Or, les séquestrations arbitraires et illégales étaient extrêmement faciles et fréquentes à cette époque, et cela malgré l’article constitutionnel qui défendait de mettre qui que ce soit « en chartre privée. » Rien n’était plus commode que de confisquer aux gêneurs de leur famille leur liberté et leur fortune. Les témoignages de cette situation existent nombreux et authentiques. Je ne citerai que celui du professeur Foderé qui enseignait vers 1817 la médecine légale et la police médicale à la Faculté de médecine de Strasbourg[1]. Chargé en 1813, par l’autorité, de visiter l’hôpital des fous de la ville méridionale de D…. il y fit la découverte de plusieurs « détentions illégales… » Il y trouva notamment un fermier dont le voisin convoitait la propriété et qui avait toujours joui de son bon sens. Ce pensionnaire avait été enfermé un jour où, échauffé par le soleil et les travaux de la moisson, il avait bu plus que de raison et avait divagué, sans doute comme un bon ivrogne. Depuis des mois, la séquestration durait. Foderé obtint des magistrats que la liberté fût rendue à ce paysan. Un autre pensionnaire injustement interné, était un jeune soldat manchot, arrivé des montagnes du Dauphiné. Peu habitué aux vins du Midi, il leur avait fait, paraît-il, trop d’honneur en débarquant à D… Sa qualité de manchot ne disant rien qui vaille à l’administration militaire, celle-ci profita de son état d’ivresse pour le faire déclarer fou. Il fut reçu en cette qualité à l’asile d’aliénés, où, heureusement pour lui, il put faire entendre ses plaintes à Foderé… Mis en liberté, il donna ultérieurement toutes les preuves de sa parfaite lucidité.
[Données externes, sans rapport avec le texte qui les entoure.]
Background: an optimization exercise with open tools, aiming at small area and a short achievable clock period. Do not read the settings as production practice. Function was checked by simulation only, so behaviour that the tests miss may differ from the original. No driver is modelled on the clock port, so clocking that relies on it looks cheaper here than on a real chip. Power figures rest on the tool's default switching activity, not on a simulated workload.

run A:
// spidergon_node
module spidergon_node #(
	parameter logic [noc_pkg::node_w-1:0] node_id = 0
) (
	input logic clk,
	input logic reset,
	input logic [noc_pkg::flit_w-1:0] in_flit_across,
	input logic [noc_pkg::flit_w-1:0] in_flit_clockwise,
	input logic [noc_pkg::flit_w-1:0] in_flit_anticlockwise,
	input logic [noc_pkg::num_ports-1:0] in_valid,
	output logic [noc_pkg::num_ports*noc_pkg::num_vcs-1:0] vc_free,
	output logic [noc_pkg::num_ports*noc_pkg::num_vcs-1:0] vc_full,
	output logic [noc_pkg::flit_w-1:0] out_flit_across,
	output logic [noc_pkg::flit_w-1:0] out_flit_clockwise,
	output logic [noc_pkg::flit_w-1:0] out_flit_anticlockwise,
	output logic [noc_pkg::num_ports-1:0] out_valid,
	input logic [noc_pkg::num_ports*noc_pkg::num_vcs-1:0] adj_vc_free,
	input logic [noc_pkg::num_ports*noc_pkg::num_vcs-1:0] adj_vc_full,
	output logic [noc_pkg::flit_w-1:0] eject_flit,
	output logic eject_valid
);
	localparam int nb = 6;
	localparam int sw = 17;
	logic [2:0][noc_pkg::flit_w-1:0] in_f;
	assign in_f[0] = in_flit_anticlockwise;
	assign in_f[1] = in_flit_clockwise;
	assign in_f[2] = in_flit_across;
	logic [nb-1:0][sw-1:0] mem0, mem1;
	logic [nb-1:0] rd;        
	logic [nb-1:0] ne;        
	logic [nb-1:0] full;
	logic [nb-1:0] free;      
	logic [nb-1:0][1:0] ldir;
	logic [nb-1:0] wr_en;
	logic [nb-1:0] deq;
	logic [nb-1:0][1:0] fk;   
	logic [nb-1:0][2:0] fdest;
	logic [nb-1:0] head;      
  ...
Size in the first run: roughly 310 flip-flops, ~160 I/O pins, roughly 15000 um2 of cells after synthesis.
Settings: LEC_CHECK=0, CAP_MARGIN=20, CORE_MARGIN=2, CORE_UTILIZATION=60, SETUP_SLACK_MARGIN=2.5, SLEW_MARGIN=20; clock period 6.0 ns.
standard.sh (not shown) runs the stock make flow with config.mk's settings and CLKGATE_MAP_FILE= SYNTH_SCRIPT=/design/flow/synth_recipe.tcl, a recipe that flattens the netlist after the stock synthesis.
==> flow/flow/run.sh <==
#!/bin/bash
# The standard layout, with plain buf_2 cells as the port buffers instead of the
# delay-cell buffers buffer_ports would pick; every port still gets its own buffer
set -euo pipefail
export BUFFER_PORTS_ARGS="-buffer_cell sky130_fd_sc_hd__buf_2"
bash standard.sh > standard_flow.log 2>&1
Run A finished every stage and its layout cleared the timing, DRC and antenna checks.
What run B does differently from run A at the input level:
Settings: SETUP_SLACK_MARGIN changed from 2.5 to 2.8; PLACE_DENSITY newly set to 0.75; CTS_CLUSTER_DIAMETER newly set to 100; CTS_CLUSTER_SIZE newly set to 20; TNS_END_PERCENT newly set to 0.
==> flow/flow/run.sh <==
#!/bin/bash
# The standard layout with two changes: plain buf_2 cells as the port buffers (every
# port still gets its own buffer), and before clock tree synthesis the flip-flops that
# drive many loads are given a stronger drive (same cell type, dfxtp_1 -> dfxtp_4)
set -euo pipefail
here=$(pwd)
export BUFFER_PORTS_ARGS="-buffer_cell sky130_fd_sc_hd__buf_2"
export PRE_CTS_TCL="$here/flow/upsize.tcl"
export UPSIZE_FANOUT=8
bash standard.sh > standard_flow.log 2>&1
==> flow/flow/upsize.tcl (new file) <==
# size up weak flip-flops that drive many loads (drive strength only, same cell type)
set n 0
foreach inst [all_registers] {
  set master [get_property $inst ref_name]
  if {$master eq "sky130_fd_sc_hd__dfxtp_1"} {
    set q [get_pins -of_objects $inst -filter "direction==output"]
    set fo [llength [get_pins -of_objects [get_nets -of_objects $q] -filter "direction==input"]]
    if {$fo >= $::env(UPSIZE_FANOUT)} { replace_cell $inst sky130_fd_sc_hd__dfxtp_4; incr n }
  }
}
puts "upsized $n flip-flops"
### Flow results
Compared run B vs run A, and critical path depth is up in run B. Synthesized cell count: run B vs run A identical. On wire length, run B does worse than run A. Looking only at cell count, and setting everything else aside, the higher value of run B and run A goes to run B. The final layout from run B, which completed every stage, passed the timing, DRC and antenna checks at the end of the flow. Compared with run A, run B has extra setup slack. From run B to run A, multiplexer area fraction after synthesis did not move at all. met5 as the top routing layer in use was reported by run B, and met4 by run A.
The inputs of run C differ from those of run B as listed below.
Settings: clearing CTS_CLUSTER_SIZE, which used to be 20; swapping 2.8 for 3.5 in SETUP_SLACK_MARGIN; swapping 60 for 40 in CORE_UTILIZATION; clearing TNS_END_PERCENT, which used to be 0; clearing CTS_CLUSTER_DIAMETER, which used to be 100; clearing PLACE_DENSITY, which used to be 0.75.
==> flow/run.sh (new file) <==
#!/bin/bash
# synth_recipe.tcl (not shown) runs the flow's synth.tcl, then flattens the netlist and writes it again
# the make line also repeats each setting of config.mk as NAME=value (left out here)
make -C /OpenROAD-flow-scripts/flow DESIGN_CONFIG=/design/flow/config.mk WORK_HOME=/design/flow/orfs CLKGATE_MAP_FILE= SYNTH_SCRIPT=/design/flow/synth_recipe.tcl finish
removed: flow/flow/run.sh
removed: flow/flow/upsize.tcl
removed: flow/standard.sh
[summary]
Switching fraction of total power ends up higher on run B.
[run C] post-synthesis to final-layout area growth rose 36 points relative to run B
Relative to run B, run C improves slack of the critical path.
Critical path depth came out lower on run C than on run B.
Run C supports a higher top clock frequency than run B.

========
== onyx ==
The RTL this note starts from:
==> flow/design.v <==
package noc_pkg;
	localparam int num_nodes = 8;
	localparam int node_w = $clog2(num_nodes);
	localparam int num_ports = 3;
	localparam int num_vcs = 2;
	localparam int vc_w = $clog2(num_vcs);
	localparam int vc_depth = 2;
	localparam int flit_data_w = 15;
	localparam int flit_w = 2 + vc_w + flit_data_w;
	localparam int kind_lsb = vc_w + flit_data_w;
	localparam int vc_lsb = flit_data_w;
	localparam logic [1:0] port_anticlockwise = 2'd0;
	localparam logic [1:0] port_clockwise = 2'd1;
	localparam logic [1:0] port_across = 2'd2;
	localparam logic [1:0] port_local = 2'd3;
	localparam logic [1:0] kind_tail = 2'b00;
	localparam logic [1:0] kind_head = 2'b01;
	localparam logic [1:0] kind_body = 2'b10;
	localparam logic [1:0] kind_header = 2'b11;
	function automatic logic [1:0] route_dir(input logic [2:0] dest,
		input logic [2:0] cur);
		logic [2:0] d;
		d = dest - cur;
		case (d)
			3'd0: route_dir = port_local;
			3'd1, 3'd2: route_dir = port_clockwise;
			3'd6, 3'd7: route_dir = port_anticlockwise;
			default: route_dir = port_across;
		endcase
	endfunction
endpackage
Trois autres soldats étaient à l’asile de D… depuis cinq à six ans. Foderé trouva l’un couché sur un peu de paille. Il était vieux, infirme et couvert de vermine. L’inspecteur médical le fit nettoyer et nourrir. Puis il lui fit prendre, pendant plusieurs jours consécutifs, « du quinquina dans du vin. »

  1. F. E. Foderé, Traité du délire, Paris, 1817.